═══ Exercise material

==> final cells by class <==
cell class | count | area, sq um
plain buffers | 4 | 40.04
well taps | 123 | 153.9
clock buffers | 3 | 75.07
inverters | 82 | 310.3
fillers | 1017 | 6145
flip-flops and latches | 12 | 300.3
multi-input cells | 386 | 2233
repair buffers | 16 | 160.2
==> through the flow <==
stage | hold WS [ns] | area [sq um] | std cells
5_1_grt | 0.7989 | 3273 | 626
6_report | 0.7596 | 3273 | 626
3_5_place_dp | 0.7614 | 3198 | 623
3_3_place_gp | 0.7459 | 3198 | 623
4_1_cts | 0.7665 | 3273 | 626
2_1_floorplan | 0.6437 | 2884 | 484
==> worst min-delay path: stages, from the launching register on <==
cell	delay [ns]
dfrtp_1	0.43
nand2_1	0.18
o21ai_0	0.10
<file path="src/rtl/mmio_uart_tx.sv">
// mmio_uart_tx: memory-mapped 8N1 UART transmitter with a TX FIFO,
// decoding a 16-byte register window on the CPU data-memory port.
module mmio_uart_tx #(
    parameter int          CLK_DIV    = 16,
    parameter int          FIFO_DEPTH = 8,
    parameter logic [31:0] BASE_ADDR  = 32'hFFFF_0000
) (
    input  logic        clk,
    input  logic        rst_n,
    input  logic [31:0] address,
    input  logic [31:0] write_data,
    input  logic        we,
    output logic        hit,
    output logic [31:0] read_data,
    output logic        tx
);
    localparam int AW = $clog2(FIFO_DEPTH);
    localparam int CW = $clog2(CLK_DIV);

    typedef enum logic [1:0] {S_IDLE, S_START, S_DATA, S_STOP} state_t;

    state_t        r_state, w_state_nxt;
    logic [7:0]    r_mem [FIFO_DEPTH];
    logic [AW-1:0] r_wr_ptr, r_rd_ptr;
    logic [AW:0]   r_count, w_count_nxt;
    logic [CW-1:0] r_baud, w_baud_nxt;
    logic [2:0]    r_bit, w_bit_nxt;
    logic [7:0]    r_shift, w_shift_nxt;
    logic          r_tx, w_tx_nxt, r_ovf, r_en;
    logic          w_wr_data, w_wr_status, w_wr_ctrl;
    logic          w_full, w_empty, w_busy, w_push, w_reject, w_pop;
    logic          w_can_pop, w_baud_end, w_unused;

    assign hit         = address[31:4] == BASE_ADDR[31:4];
    assign w_wr_data   = we && hit && address[3:2] == 2'd0;
    assign w_wr_status = we && hit && address[3:2] == 2'd1;
    assign w_wr_ctrl   = we && hit && address[3:2] == 2'd2;
    assign w_full      = r_count == (AW+1)'(FIFO_DEPTH);
    assign w_empty     = r_count == '0;
    assign w_busy      = r_state != S_IDLE || !w_empty;
    // Push is judged on the pre-edge count, so a same-cycle pop never frees a slot for it
    assign w_push      = w_wr_data && !w_full;
    assign w_reject    = w_wr_data && w_full;
    assign w_can_pop   = r_en && !w_empty;
    assign w_baud_end  = r_baud == CW'(CLK_DIV - 1);
    assign w_count_nxt = r_count + (AW+1)'(w_push) - (AW+1)'(w_pop);
    assign tx          = r_tx;
    assign w_unused    = ^{address[1:0], write_data[31:8]};

    assign read_data = !hit ? '0
                     : address[3:2] == 2'd1 ? {16'd0, 8'(r_count), 4'd0, r_ovf, w_busy, w_empty, w_full}
                     : address[3:2] == 2'd2 ? {31'd0, r_en}
                     : '0;

    always_comb begin
        w_state_nxt = r_state;
        w_pop       = 1'b0;
        case (r_state)
            S_IDLE:  if (w_can_pop) begin
                         w_pop       = 1'b1;
                         w_state_nxt = S_START;
                     end
            S_START: if (w_baud_end) w_state_nxt = S_DATA;
            S_DATA:  if (w_baud_end && r_bit == 3'd7) w_state_nxt = S_STOP;
            S_STOP:  if (w_baud_end) begin
                         w_pop       = w_can_pop;
                         w_state_nxt = w_can_pop ? S_START : S_IDLE;
                     end
            default: w_state_nxt = S_IDLE;
        endcase
        w_baud_nxt  = (r_state == S_IDLE || w_baud_end) ? '0 : r_baud + 1'b1;
        w_bit_nxt   = r_state != S_DATA ? '0 : w_baud_end ? r_bit + 1'b1 : r_bit;
        w_shift_nxt = w_pop ? r_mem[r_rd_ptr] : r_shift;
        // tx is registered from the next state so the line changes on the same edge as the FSM
        w_tx_nxt    = w_state_nxt == S_START ? 1'b0
                    : w_state_nxt == S_DATA  ? w_shift_nxt[w_bit_nxt]
                    : 1'b1;
    end

    always_ff @(posedge clk or negedge rst_n) begin
        if (!rst_n) begin
            r_state  <= S_IDLE;
            r_tx     <= 1'b1;
            r_count  <= '0;
            r_wr_ptr <= '0;
            r_rd_ptr <= '0;
            r_ovf    <= 1'b0;
            r_en     <= 1'b1;
            r_baud   <= '0;
            r_bit    <= '0;
            r_shift  <= '0;
        end else begin
            r_state  <= w_state_nxt;
            r_tx     <= w_tx_nxt;
            r_count  <= w_count_nxt;
            r_wr_ptr <= r_wr_ptr + AW'(w_push);
            r_rd_ptr <= r_rd_ptr + AW'(w_pop);
            r_ovf    <= w_reject || (r_ovf && !(w_wr_status && write_data[3]));
            r_en     <= w_wr_ctrl ? write_data[0] : r_en;
            r_baud   <= w_baud_nxt;
            r_bit    <= w_bit_nxt;
            r_shift  <= w_shift_nxt;
        end
    end

    always_ff @(posedge clk) begin
        if (w_push) r_mem[r_wr_ptr] <= write_data[7:0];
    end
endmodule

</file>
<file path="config.mk">
export PLATFORM = sky130hd
export DESIGN_NAME = mmio_uart_tx
export DESIGN_NICKNAME = d
export VERILOG_FILES = /design/src/rtl/mmio_uart_tx.sv
export SDC_FILE = /design/constraint.sdc
export NUM_CORES = 1
export LEC_CHECK = 0
export BUFFER_PORTS_ARGS = -buffer_cell sky130_fd_sc_hd__buf_2
export CAP_MARGIN = 10
export CORE_UTILIZATION = 54
export CTS_BUF_LIST = sky130_fd_sc_hd__clkbuf_2 sky130_fd_sc_hd__clkbuf_4 sky130_fd_sc_hd__clkbuf_8
export CTS_CLUSTER_DIAMETER = 150
export DETAILED_ROUTE_END_ITERATION = 8
export PLACE_DENSITY = 0.8
export SETUP_SLACK_MARGIN = 0.05
export SLEW_MARGIN = 20
export SYNTH_ARGS = -nofsm -noshare
export SYNTH_HDL_FRONTEND = slang
export SYNTH_SLANG_ARGS = --single-unit
</file>
<file path="constraint.sdc">
create_clock -name clk -period 2.7 [get_ports clk]
set_input_delay 0.54 -clock clk [delete_from_list [all_inputs] [get_ports clk]]
set_output_delay 0.54 -clock clk [all_outputs]
set_load 0.05 [all_outputs]
</file>
==> metrics.txt <==
Clock Tree Root clkbuf_8; clk_skew 0.0116 ns; WL per Instance 18.0 um; Post-synth EDFFs 64; sequential share of the synthesized area 60.3%; register bit total from synthesis 94; core area 7850 sq um; via count 2691; top-level port count between 100 and 150; Slew @ Worst Pin about 0.69 ns; initial antenna violation count 0; violated checks setup timing; First-pass DRT Iterations 4; gpl congestion 0.826; Area Growth Syn to Fin 20.5%; cell area after layout 5350 sq um; Data arrival, critical path ~2.2 ns; hold crit path type in -> async; max-capacitance violation count 0; Die W 92.7 um; first-pass GRT wire length 14000 um; pin count of the biggest net entering global routing 31; clock slew seen by the registers of the worst setup and hold paths ~0.09 ns; setup ws final -0.0184 ns; synth warn 0; Layout fillers 530; Post-route DRC 0; H-tree depth 3; CP Class in -> out; Setup TNS -0.0184 ns; Starting Density 56.6%; grt ovf 0; GRT Util Overall 22.0%; Port Buffers 50; dpl hpwl 6210 um; routed wire length 8790 um; fin. max-slew vios 0; crit path max fanout 6; crit share post-route 101%; leakage 2.17 nW; vias in the first global route 2851; Synth Instances 306; die height 92.7 um; Worst setup SP type input port; Worst slew margin 53.9%; residual antenna-violating net count after detailed routing 0; n_diodes 0; Worst setup EP type primary output; RSZ-0062 raised after global routing yes; post-synth design cell area ~4400 sq um; Synth cell types between 50 and 60; fin nets 466; Reg area 2680 sq um; DP Area 4970 sq um; post-synthesis average cell area 14.5 sq um; Final Setup Violations 1; status complete, but fails checks; Max VDD drop 0.000505 V; Hold Fails Final Rpt 0; First DRT Iteration DRCs 138; WHS 0.211 ns; asr flop ratio synth 31.9%; area of the multi-input gates ~1700 sq um; pwr dens 481 nW/um^2; die area 8590 sq um; Most used DFF post-synth edfxtp_1; share of post-route cells with drive strength above 1 37.6%; placement row count 32; Vias per Instance 5.51; Hold Buf Count CTS 0; worst path required time 2.16 ns; CTS max path bufs 2; pre-CTS WS -0.00138 ns; R2R setup slack 0.17 ns; Skew-Pair Late Insertion Delay 0.36 ns; Inserted Clock Buffers 9; CTS sink count 94; min Tclk post-route 2.72 ns; fmax 368 MHz; CTS tree yes
==> final cells by class <==
| class | count | area share [%] |
|---|---|---|
| inverters | 20 | 1.43 |
| clock inverters | 7 | 1.22 |
| well taps | 102 | 2.38 |
| clock buffers | 9 | 2.31 |
| multi-input cells | 183 | 32.4 |
| repair buffers | 73 | 10.3 |
| flip-flops and latches | 94 | 50.0 |
==> worst paths after layout <==
path	cells past startpoint	end	from
max in group asynchronous	1	r_rd_ptr[0]$_DFF_PN0_	rst_n
worst min register to register	1	r_wr_ptr[2]$_DFF_PN0_	r_wr_ptr[2]$_DFF_PN0_
worst min-delay path	1	r_baud[3]$_DFF_PN0_	rst_n
min in group clk	1	r_mem[3][2]$_DFFE_PP_	write_data[2]
worst max-delay path	8	read_data[2]	address[15]
worst max register to register	11	r_count[1]$_DFF_PN0_	r_state[0]$_DFF_PN0_
==> cell usage after synthesis (6+ instances only) <==
library cell,n,share of area (%)
mux4_2,14,7.1
inv_1,19,1.6
nor2_1,13,1.1
nand2b_1,9,1.3
buf_4,26,4.4
ha_1,17,4.8
mux2_2,7,1.8
dfrtp_1,28,16
nand2_1,14,1.2
mux2i_1,10,2.3
edfxtp_1,64,43
and3_1,6,0.85
==> cell usage in the layout, fill, tap and decap left out, drive strengths merged, types with 10 or more instances in the layout <==
cell type,netlist,final
mux2i,10,10
mux4,14,14
buf,31,73
inv,19,22
nand2,14,14
dfrtp,28,28
ha,17,17
edfxtp,64,64
nor2,13,13
conb,1,24
==> sequential cells by signal (all words and copies together) (netlist names) <==
register and cells:
r_baud 4, r_bit 3, r_count 4, r_en 1
r_mem 64, r_ovf 1, r_rd_ptr 3, r_shift 8
r_state 2, r_wr_ptr 3, tx 1
==> power by group <==
group	switching, mW	total [mW]	leakage (nW)	internal (mW)
registers	0.000680	1.54	0.977	1.54
logic	0.119	0.155	1.10	0.0364
clock network	0.523	0.878	0.0938	0.355
total	0.642	2.57	2.17	1.93
==> cell families after synthesis <==
family	share of synthesized area, %
buf+inv	6.88
xor+xnor	1.18
other cells	0.0845
flops	60.3
simple gates	8.68
fa+ha+maj	5.24
compound gates	6.54
mux	11.1
==> metal layers <==
layer  vias to the layer above  track usage (%)  wire (um)
li1                       1254                -          -
met5                         -                0          0
met3                        23             4.27        293
met1                      1347             26.2       3500
met2                        67             39.0       4790
met4                         0             9.74        200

══════

Only one stretch is wanted, so please give again exactly the lines from the start of the data through the line containing "through the flow", both ends included.

Solution to this problem ▸
==> final cells by class <==
cell class | count | area, sq um
plain buffers | 4 | 40.04
well taps | 123 | 153.9
clock buffers | 3 | 75.07
inverters | 82 | 310.3
fillers | 1017 | 6145
flip-flops and latches | 12 | 300.3
multi-input cells | 386 | 2233
repair buffers | 16 | 160.2
==> through the flow <==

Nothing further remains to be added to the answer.